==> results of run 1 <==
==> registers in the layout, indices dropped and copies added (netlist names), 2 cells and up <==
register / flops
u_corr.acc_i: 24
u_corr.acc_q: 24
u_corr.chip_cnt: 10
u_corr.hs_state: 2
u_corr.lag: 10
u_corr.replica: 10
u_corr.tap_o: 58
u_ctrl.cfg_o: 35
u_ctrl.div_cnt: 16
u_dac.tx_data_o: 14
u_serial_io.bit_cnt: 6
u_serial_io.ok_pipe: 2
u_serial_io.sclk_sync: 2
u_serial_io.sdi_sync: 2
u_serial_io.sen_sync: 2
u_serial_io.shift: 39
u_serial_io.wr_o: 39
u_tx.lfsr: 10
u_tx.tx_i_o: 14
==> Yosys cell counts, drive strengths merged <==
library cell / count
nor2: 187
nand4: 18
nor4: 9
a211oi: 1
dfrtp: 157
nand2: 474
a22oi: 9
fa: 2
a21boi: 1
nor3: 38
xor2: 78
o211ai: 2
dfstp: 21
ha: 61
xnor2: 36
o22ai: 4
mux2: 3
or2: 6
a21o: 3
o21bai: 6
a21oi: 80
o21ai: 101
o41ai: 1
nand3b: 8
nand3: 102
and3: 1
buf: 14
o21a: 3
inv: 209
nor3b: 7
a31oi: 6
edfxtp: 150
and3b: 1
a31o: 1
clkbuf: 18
### config.mk
export PLATFORM = sky130hd
export DESIGN_NAME = irq_top
export DESIGN_NICKNAME = d
export VERILOG_FILES = /design/src/verilog/irq_pkg.sv /design/src/verilog/irq_pending.sv /design/src/verilog/irq_csr.sv /design/src/verilog/irq_controller.sv /design/src/verilog/irq_top.sv
export SDC_FILE = /design/constraint.sdc
export NUM_CORES = 1
export LEC_CHECK = 0
export ABC_CLOCK_PERIOD_IN_PS = 4200
export BUFFER_PORTS_ARGS = -buffer_cell sky130_fd_sc_hd__buf_4
export CAP_MARGIN = 20
export CELL_PAD_IN_SITES_DETAIL_PLACEMENT = 1
export CELL_PAD_IN_SITES_GLOBAL_PLACEMENT = 2
export CORE_MARGIN = 2
export CORE_UTILIZATION = 33
export DETAILED_ROUTE_END_ITERATION = 7
export GPL_TIMING_DRIVEN = 0
export PLACE_DENSITY_LB_ADDON = 0.15
export SLEW_MARGIN = 0
export SYNTH_ARGS = -nofsm -noshare
export SYNTH_HDL_FRONTEND = slang
export SYNTH_SLANG_ARGS = --single-unit
### constraint.sdc
create_clock -name clk_i -period 4.2 [get_ports clk_i]
set_input_delay 0.63 -clock clk_i [delete_from_list [all_inputs] [get_ports clk_i]]
set_output_delay 0.63 -clock clk_i [all_outputs]
set_load 0.005 [all_outputs]
### src/verilog/irq_pkg.sv
// Machine mode only; lines 3, 7, 11 and 16 to 31 exist and all others read as zero
`default_nettype none

package irq_pkg;

  ////////////////////////////////////////
  // Widths and vector types
  ////////////////////////////////////////

  // Number of interrupt lines in mip and mie
  localparam int unsigned IRQ_NUM = 32;

  typedef logic [IRQ_NUM-1:0] irq_vec_t;
  typedef logic [4:0]         irq_id_t;
  typedef logic [11:0]        csr_addr_t;
  typedef logic [31:0]        csr_data_t;

  ////////////////////////////////////////
  // CSR numbers and bit positions
  ////////////////////////////////////////

  localparam csr_addr_t CSR_MSTATUS = 12'h300;
  localparam csr_addr_t CSR_MIE     = 12'h304;
  localparam csr_addr_t CSR_MIP     = 12'h344;

  // mstatus interrupt enable and its saved copy
  localparam int unsigned MSTATUS_MIE_BIT  = 3;
  localparam int unsigned MSTATUS_MPIE_BIT = 7;

  // Standard machine lines
  localparam int unsigned IRQ_MSI = 3;
  localparam int unsigned IRQ_MTI = 7;
  localparam int unsigned IRQ_MEI = 11;
  // First of the platform fast lines
  localparam int unsigned IRQ_FAST_LO = 16;

  // Implemented lines 31 to 16, 11, 7 and 3
  localparam irq_vec_t IRQ_MASK = 32'hFFFF_0888;

  ////////////////////////////////////////
  // CSR port payloads (OBI style)
  ////////////////////////////////////////

  typedef struct packed {
    logic      we;
    csr_addr_t addr;
    csr_data_t wdata;
  } csr_req_t;

  typedef struct packed {
    csr_data_t rdata;
    logic      err;
  } csr_resp_t;

endpackage

`default_nettype wire

### src/verilog/irq_pending.sv
// Lines are level sensitive and sampled once per cycle with no extra synchronizer stage
`default_nettype none

module irq_pending (
  input  logic              clk_i,
  input  logic              arst_n_i,
  input  irq_pkg::irq_vec_t irq_i,
  output irq_pkg::irq_vec_t mip_o
);
  import irq_pkg::*;

  // Sampled lines held as the mip CSR
  irq_vec_t mip_q;
  irq_vec_t mip_d;

  ////////////////////////////////////////
  // Line capture
  ////////////////////////////////////////

  // Unimplemented positions never become pending
  assign mip_d = irq_i & IRQ_MASK;

  always_ff @(posedge clk_i or negedge arst_n_i) begin
    if (!arst_n_i) begin
      mip_q <= '0;
    end else begin
      // Follows the lines with one cycle of delay
      mip_q <= mip_d;
    end
  end

  // Read by the CSR block and the priority logic
  assign mip_o = mip_q;

endmodule

`default_nettype wire

### src/verilog/irq_csr.sv
// One CSR transfer in flight at most; grant is withheld in acknowledge and response cycles
`default_nettype none

module irq_csr (
  input  logic               clk_i,
  input  logic               arst_n_i,
  input  logic               csr_req_i,
  input  irq_pkg::csr_req_t  csr_req_payload_i,
  output logic               csr_gnt_o,
  output logic               csr_rvalid_o,
  output irq_pkg::csr_resp_t csr_resp_o,
  input  irq_pkg::irq_vec_t  mip_i,
  input  logic               trap_taken_i,
  output irq_pkg::irq_vec_t  mie_o,
  output logic               m_ie_o
);
  import irq_pkg::*;

  logic      active_q;
  logic      rvalid_q;
  logic      accept;
  logic      wr_mie;
  logic      wr_mstatus;
  irq_vec_t  mie_q;
  logic      m_ie_q;
  logic      m_pie_q;
  csr_data_t mstatus_rdata;
  csr_resp_t resp_d;
  csr_resp_t resp_q;

  ////////////////////////////////////////
  // Handshake
  ////////////////////////////////////////

  // No grant in reset, during trap entry or while a response is due
  assign csr_gnt_o = active_q && !rvalid_q && !trap_taken_i;
  assign accept    = csr_req_i && csr_gnt_o;

  always_ff @(posedge clk_i or negedge arst_n_i) begin
    if (!arst_n_i) begin
      active_q <= 1'b0;
      rvalid_q <= 1'b0;
    end else begin
      // Out of reset after the first edge
      active_q <= 1'b1;
      // Response exactly one cycle after acceptance
      rvalid_q <= accept;
    end
  end

  ////////////////////////////////////////
  // Read decode
  ////////////////////////////////////////

  always_comb begin
    mstatus_rdata                   = '0;
    mstatus_rdata[MSTATUS_MIE_BIT]  = m_ie_q;
    mstatus_rdata[MSTATUS_MPIE_BIT] = m_pie_q;
    resp_d                          = '0;
    case (csr_req_payload_i.addr)
      CSR_MSTATUS: resp_d.rdata = mstatus_rdata;
      CSR_MIE:     resp_d.rdata = mie_q;
      CSR_MIP:     resp_d.rdata = mip_i;
      // Unknown number gives err with zero data
      default:     resp_d.err   = 1'b1;
    endcase
  end

  // Response payload loaded only on acceptance
  always_ff @(posedge clk_i) begin
    if (accept) begin
      resp_q <= resp_d;
    end
  end

  ////////////////////////////////////////
  // CSR storage and trap entry
  ////////////////////////////////////////

  // mip writes fall through without effect
  assign wr_mie     = accept && csr_req_payload_i.we && (csr_req_payload_i.addr == CSR_MIE);
  assign wr_mstatus = accept && csr_req_payload_i.we && (csr_req_payload_i.addr == CSR_MSTATUS);

  always_ff @(posedge clk_i or negedge arst_n_i) begin
    if (!arst_n_i) begin
      mie_q   <= '0;
      m_ie_q  <= 1'b0;
      m_pie_q <= 1'b0;
    end else begin
      if (wr_mie) begin
        mie_q <= csr_req_payload_i.wdata & IRQ_MASK;
      end
      // Trap entry saves MIE and disables
      if (trap_taken_i) begin
        m_pie_q <= m_ie_q;
        m_ie_q  <= 1'b0;
      end else if (wr_mstatus) begin
        m_ie_q  <= csr_req_payload_i.wdata[MSTATUS_MIE_BIT];
        m_pie_q <= csr_req_payload_i.wdata[MSTATUS_MPIE_BIT];
      end
    end
  end

  assign csr_rvalid_o = rvalid_q;
  assign csr_resp_o   = resp_q;
  assign mie_o        = mie_q;
  assign m_ie_o       = m_ie_q;

endmodule

`default_nettype wire

### src/verilog/irq_controller.sv
// Fixed priority 31..16, 11, 3, 7; one acknowledge per trap until software sets MIE again
`default_nettype none

module irq_controller (
  input  logic              clk_i,
  input  logic              arst_n_i,
  input  irq_pkg::irq_vec_t mip_i,
  input  irq_pkg::irq_vec_t mie_i,
  input  logic              m_ie_i,
  output logic              irq_ack_o,
  output irq_pkg::irq_id_t  irq_id_o
);
  import irq_pkg::*;

  irq_vec_t irq_take;
  logic     irq_wanted;
  logic     ack_d;
  logic     ack_q;
  irq_id_t  irq_id_d;
  irq_id_t  irq_id_q;

  ////////////////////////////////////////
  // Pending and enabled
  ////////////////////////////////////////

  assign irq_take = mip_i & mie_i;

  // Globally gated by mstatus.MIE
  assign irq_wanted = m_ie_i && (|irq_take);

  ////////////////////////////////////////
  // Priority encoder
  ////////////////////////////////////////

  // Lowest priority first so a later match overrides
  always_comb begin
    irq_id_d = '0;
    if (irq_take[IRQ_MTI]) begin
      irq_id_d = irq_id_t'(IRQ_MTI);
    end
    if (irq_take[IRQ_MSI]) begin
      irq_id_d = irq_id_t'(IRQ_MSI);
    end
    if (irq_take[IRQ_MEI]) begin
      irq_id_d = irq_id_t'(IRQ_MEI);
    end
    // Fast lines with 31 winning
    for (int i = IRQ_FAST_LO; i < IRQ_NUM; i++) begin
      if (irq_take[i]) begin
        irq_id_d = irq_id_t'(i);
      end
    end
  end

  ////////////////////////////////////////
  // Acknowledge
  ////////////////////////////////////////

  // Single cycle pulse and never back to back
  assign ack_d = irq_wanted && !ack_q;

  always_ff @(posedge clk_i or negedge arst_n_i) begin
    if (!arst_n_i) begin
      ack_q <= 1'b0;
    end else begin
      ack_q <= ack_d;
    end
  end

  // Id captured with the pulse
  always_ff @(posedge clk_i) begin
    if (ack_d) begin
      irq_id_q <= irq_id_d;
    end
  end

  assign irq_ack_o = ack_q;
  assign irq_id_o  = irq_id_q;

endmodule

`default_nettype wire

### src/verilog/irq_top.sv
// Machine-mode interrupt block; irq_id_o is only meaningful while irq_ack_o is high
`default_nettype none

module irq_top (
  input  logic               clk_i,
  input  logic               arst_n_i,
  input  irq_pkg::irq_vec_t  irq_i,
  input  logic               csr_req_i,
  input  irq_pkg::csr_req_t  csr_req_payload_i,
  output logic               csr_gnt_o,
  output logic               csr_rvalid_o,
  output irq_pkg::csr_resp_t csr_resp_o,
  output logic               irq_ack_o,
  output irq_pkg::irq_id_t   irq_id_o
);
  import irq_pkg::*;

  irq_vec_t mip;
  irq_vec_t mie;
  logic     m_ie;

  ////////////////////////////////////////
  // Capture and CSR storage
  ////////////////////////////////////////

  irq_pending u_irq_pending (
    .clk_i    ( clk_i    ),
    .arst_n_i ( arst_n_i ),
    .irq_i    ( irq_i    ),
    .mip_o    ( mip      )
  );

  // Acknowledge doubles as trap-taken
  irq_csr u_irq_csr (
    .clk_i             ( clk_i             ),
    .arst_n_i          ( arst_n_i          ),
    .csr_req_i         ( csr_req_i         ),
    .csr_req_payload_i ( csr_req_payload_i ),
    .csr_gnt_o         ( csr_gnt_o         ),
    .csr_rvalid_o      ( csr_rvalid_o      ),
    .csr_resp_o        ( csr_resp_o        ),
    .mip_i             ( mip               ),
    .trap_taken_i      ( irq_ack_o         ),
    .mie_o             ( mie               ),
    .m_ie_o            ( m_ie              )
  );

  ////////////////////////////////////////
  // Priority and acknowledge
  ////////////////////////////////////////

  irq_controller u_irq_controller (
    .clk_i     ( clk_i     ),
    .arst_n_i  ( arst_n_i  ),
    .mip_i     ( mip       ),
    .mie_i     ( mie       ),
    .m_ie_i    ( m_ie      ),
    .irq_ack_o ( irq_ack_o ),
    .irq_id_o  ( irq_id_o  )
  );

endmodule

`default_nettype wire

==> results of run 1 <==
## metal layers
layer	GRT usage, %	part of all wire, %
met1	19.6	44
met2	24.5	49
met3	3.58	5.1
met4	8.75	1.8
met5	0	0
## per-stage QoR
step	total power, mW	worst slack [ps]	util, %	instance area [µm²]	std cells
finish	1.35	2190	45.0	3910	427
global route	1.41	1970	45.0	3910	427
CTS	1.37	2130	45.0	3910	427
detailed placement	0.838	1840	42.8	3710	411
global placement	0.836	1870	42.8	3710	411
floorplan	0.766	2150	-	2980	224
## sequential cells by signal (all words and copies together), names as in the netlist
| name | flops |
|---|---|
| u_irq_csr.csr_resp_o | 20 |
| u_irq_csr.mie_o | 19 |
| u_irq_pending.mip_o | 19 |
| u_irq_controller.irq_id_o | 5 |
| u_irq_controller.irq_ack_o | 1 |
| u_irq_csr.active_q | 1 |
| u_irq_csr.csr_rvalid_o | 1 |
| u_irq_csr.m_ie_o | 1 |
| u_irq_csr.m_pie_q | 1 |
## critical path: cells and delay by family, from the launching register on
kind | cells | cell delay [ps]
flops | 1 | 430
simple gates | 2 | 1180
## kinds of logic (layout without fill, tap and decap cells)
group,after synthesis,count (layout),share of synthesized area [%]
AO/OA/AOI/OAI,50,50,13.1
buffers and inverters,26,121,6.69
flip-flops,68,68,62.2
multiplexers,22,22,9.63
other,2,14,0.256
AND/OR/NAND/NOR,44,44,8.18
## final timing paths
kind / cells past startpoint / end / slack [ps]
worst min-delay path: 1 / u_irq_pending.mip_o[17]$_DFF_PN0_ / 270
worst max-delay path: 2 / u_irq_csr.csr_resp_o[31]$_DFFE_PP_ / 2190
max in group asynchronous: 1 / u_irq_csr.mie_o[3]$_DFFE_PN0P_ / 3540
min in group clk_i: 1 / u_irq_pending.mip_o[27]$_DFF_PN0_ / 390
worst max register to register: 2 / u_irq_csr.csr_resp_o[31]$_DFFE_PP_ / 2190
worst min register to register: 1 / u_irq_csr.m_ie_o$_DFFE_PN0P_ / 530
## layout make-up
class                           count  area, µm²
Timing Repair Buffer               79        593
Fill cell                         954       4770
Inverter                            4       15.0
Clock inverter                      4       48.8
Buffer                             22        181
Tap cell                          108        135
Sequential cell                    68       1830
Clock buffer                       12        145
Multi-Input combinational cell    130        960
## power by group through the flow
stage / Combinational, mW / Sequential (mW) / Clock (mW)
2_1_floorplan: 0.0315 / 0.734 / 0
3_3_place_gp: 0.0993 / 0.737 / 0
3_5_place_dp: 0.100 / 0.738 / 0
4_1_cts: 0.101 / 0.724 / 0.548
5_1_grt: 0.110 / 0.727 / 0.574
6_report: 0.0990 / 0.724 / 0.528
## cell usage in the layout (no fill, tap or decap), drive strengths merged, types with 5 or more instances in the layout
master	synthesis	layout
buf	21	100
dfrtp	43	43
edfxtp	25	25
mux2	20	20
a22o	18	18
nand2	16	16
conb	2	14
clkbuf	1	13
nor2	8	8
a22oi	8	8
o21ai	5	5
a21oi	5	5
==> impl.org, run 1 <==
** Critical path
- On the critical path, the stage with the largest delay is an instance of sky130_fd_sc_hd__and2_1.
- Critical-path maximum fanout :: 21
- Cell chain of the critical path :: nor3b_1 > and2_1
- Data arrives at the worst endpoint at 1960 ps.
- Data on the critical path is required at its endpoint by 4160 ps.
- The largest single stage delay on the critical path is 850 ps.
- Crit Path Category :: reg2reg
- Tracing the worst setup path back leads to its startpoint at u_irq_controller.irq_ack_o$_DFF_PN0_.
- Origin of the critical flop-to-flop path :: u_irq_controller.irq_ack_o$_DFF_PN0_
- Setup crit end kind :: flip-flop
- Launching element type of the critical path :: flip-flop

** Clock network
- Total of cells resized after clock tree synthesis :: 0
- Hold-fix buffers at CTS :: 0
- Post-CTS repair timing setup buffer count :: 0
- The root buffer cell chosen for the clock tree is sky130_fd_sc_hd__clkbuf_8.
- TritonCTS built the clock tree.
- Total clock sinks :: 68
- Buffers inserted during clock tree synthesis total 9.
- The later pin in the worst-skew pair is clocked with a latency of 330 ps.
- The H-tree generated during clock tree synthesis spans 3 levels.
- Clock-pin slew was measured on the worst setup and hold paths at 70 ps.
- Counting along the longest clock path gives a buffer depth of 2.

** Logic synthesis
- Number of distinct library cells after synthesis :: 38
- Warnings, synthesis :: 0
- Synthesis produced 212 cells.
- Synthesized area divided by synthesized cell count :: 13.9 µm²
- Post-synthesis async set-or-reset flop share :: 63.2%
- Share of the synthesized area in the top cell type :: 36.6%
- Number of synthesized register bits :: 68
- Library cell with the largest summed area after synthesis :: sky130_fd_sc_hd__dfrtp_1
- The most used flip-flop cell after synthesis is sky130_fd_sc_hd__dfrtp_1.
- sky130_fd_sc_hd__dfrtp_1 is the most common cell in the netlist.
- Leading post-synthesis cells by cell area :: sky130_fd_sc_hd__dfrtp_1, sky130_fd_sc_hd__edfxtp_1, sky130_fd_sc_hd__a22o_1, sky130_fd_sc_hd__mux2_4, sky130_fd_sc_hd__mux2_2
- After synthesis, the most frequently instantiated cells are sky130_fd_sc_hd__dfrtp_1, sky130_fd_sc_hd__edfxtp_1, sky130_fd_sc_hd__a22o_1.
- Sequential area share after synthesis :: 62.2%
- After synthesis the cells add up to 0.00294 mm².
- Number of enable-type register cells in the synthesized netlist :: 25

** Layout
- Fraction of final layout cells sized beyond drive strength 1 :: 43.3%
- # diodes :: 0
- In the final design database the tool counted 394 nets.
- Area added between synthesis and finish :: 32.9%

** GRT
- Pin count of the biggest net entering global routing :: 44
- The first global-routing pass estimated 11400 µm of wire.
- The total overflow left after global routing is 0.
- GRT Util Overall :: 15.5%
- The initial antenna violation count was 0.
- Number of global-route vias before repair :: 2246

** Place
- Weighted congestion reported at the end of routability-driven placement :: 0.743
- Number of buffers inserted by port buffering :: 79
- Detailed Place HPWL :: 5230 µm

** Timing
- Setup violations remaining at the end of the flow were counted as 0.
- Final hold slack :: 274 ps
- For the finished layout, the period the worst path requires is 2010 ps.
- Rel. slew slack :: 32.4%
- The count of pins over their slew limit was 0.
- Clk_skew :: 9.82 ps
- Timing would allow up to 0.498 GHz.
- The worst path uses 47.8% of the clock period.
- Setup repair after global routing missed its margin :: no
- The number of hold violations in the final report came to 0.
- Setup_tns :: 0 ps
- At the pin with the least slew margin, the transition time is 1010 ps.

** Detailed routing
- Detailed-route DRC error count :: 0
- Ratio of routed vias to standard cells :: 4.78
- Routed length per placed instance :: 16.5 µm
- For this block, the via count after detailed routing is 2043.
- The detail route stage leaves a number of antenna-violating nets equal to 0.
- Iteration-0 DRC Markers :: 58
- Length of the first detailed-routing pass in iterations :: 4
- The routed design has 7040 µm of wire.

** Floorplanning
- The die covers 0.00967 mm².
- Initial core utilization :: 33.9%
- In this run the count of I/O pins placed on the die edge is 121.
- The core region is 0.00868 mm².
- Die height :: 98.4 µm
- Number of standard-cell rows in the floorplan :: 34
- Die span in x :: 98.4 µm

** Pwr
- Share of total power in the clock network :: 39.1%
- Dividing total power by cell area gives a power density of 346 mW/mm².
- Maximum vdd drop :: 0.120 mV
- For this design the static power due to leakage is 1.78 nW.
- Combinational cell fraction of total power :: 7.3%
- Net switching is 21.7% of the power.
- Internal power comes to 1.06 mW.
- Sequential power share :: 53.6%
- Net switching component of the power :: 0.293 mW

** Min path
- Worst min-delay path class :: in2async

** Job
- Across the run, the number of max-cap violations was 0.

** Run status
- Status :: completed
Note: power is estimated with default switching activity, not from simulation.
==> inputs of run 2 (changes only) <==
--- a/config.mk
+++ b/config.mk
@@ -5,13 +5,13 @@
 export SDC_FILE = /design/constraint.sdc
 export NUM_CORES = 1
 export LEC_CHECK = 0
-export ABC_CLOCK_PERIOD_IN_PS = 4200
+export ABC_CLOCK_PERIOD_IN_PS = 1750
 export BUFFER_PORTS_ARGS = -buffer_cell sky130_fd_sc_hd__buf_4
 export CAP_MARGIN = 20
 export CELL_PAD_IN_SITES_DETAIL_PLACEMENT = 1
 export CELL_PAD_IN_SITES_GLOBAL_PLACEMENT = 2
 export CORE_MARGIN = 2
-export CORE_UTILIZATION = 33
+export CORE_UTILIZATION = 27
 export DETAILED_ROUTE_END_ITERATION = 7
 export GPL_TIMING_DRIVEN = 0
 export PLACE_DENSITY_LB_ADDON = 0.15
==> constraint.sdc (replaced) <==
create_clock -name clk_i -period 1.75 [get_ports clk_i]
set_input_delay 0.2625 -clock clk_i [delete_from_list [all_inputs] [get_ports clk_i]]
set_output_delay 0.2625 -clock clk_i [all_outputs]
set_load 0.005 [all_outputs]
==> run 2 against run 1 <==
  * Critical endpoint is now u_irq_csr.mie_o[11]$_DFFE_PN0P_
  * Power rose to 2.6 times the previous value
  * Global-route usage down 2.2 points
  * Sequential power is 140% higher
  * Core utilization decreased by 6.3 points
  * Clock-buffer cell count fell by 1
  * Die area rose by 21%
  * Cell count is 11% higher
  * Critical path type unchanged
  * Critical path depth is 3 higher
  * Sequential share of layout area shrank 2.8 points
  * Largest power group unchanged
  * Clock power grew to 2.8 times the previous value
  * Highest routed layer unchanged
  * First-iteration DRC count rose by 14%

·····

■ TASK TO CARRY OUT ■
Reproduce, character for character, only the lines of the preceding data that start at the line with "run 2 against" and end at the line with "is 3 higher", both included.

■ TASK ANSWER ■
==> run 2 against run 1 <==
  * Critical endpoint is now u_irq_csr.mie_o[11]$_DFFE_PN0P_
  * Power rose to 2.6 times the previous value
  * Global-route usage down 2.2 points
  * Sequential power is 140% higher
  * Core utilization decreased by 6.3 points
  * Clock-buffer cell count fell by 1
  * Die area rose by 21%
  * Cell count is 11% higher
  * Critical path type unchanged
  * Critical path depth is 3 higher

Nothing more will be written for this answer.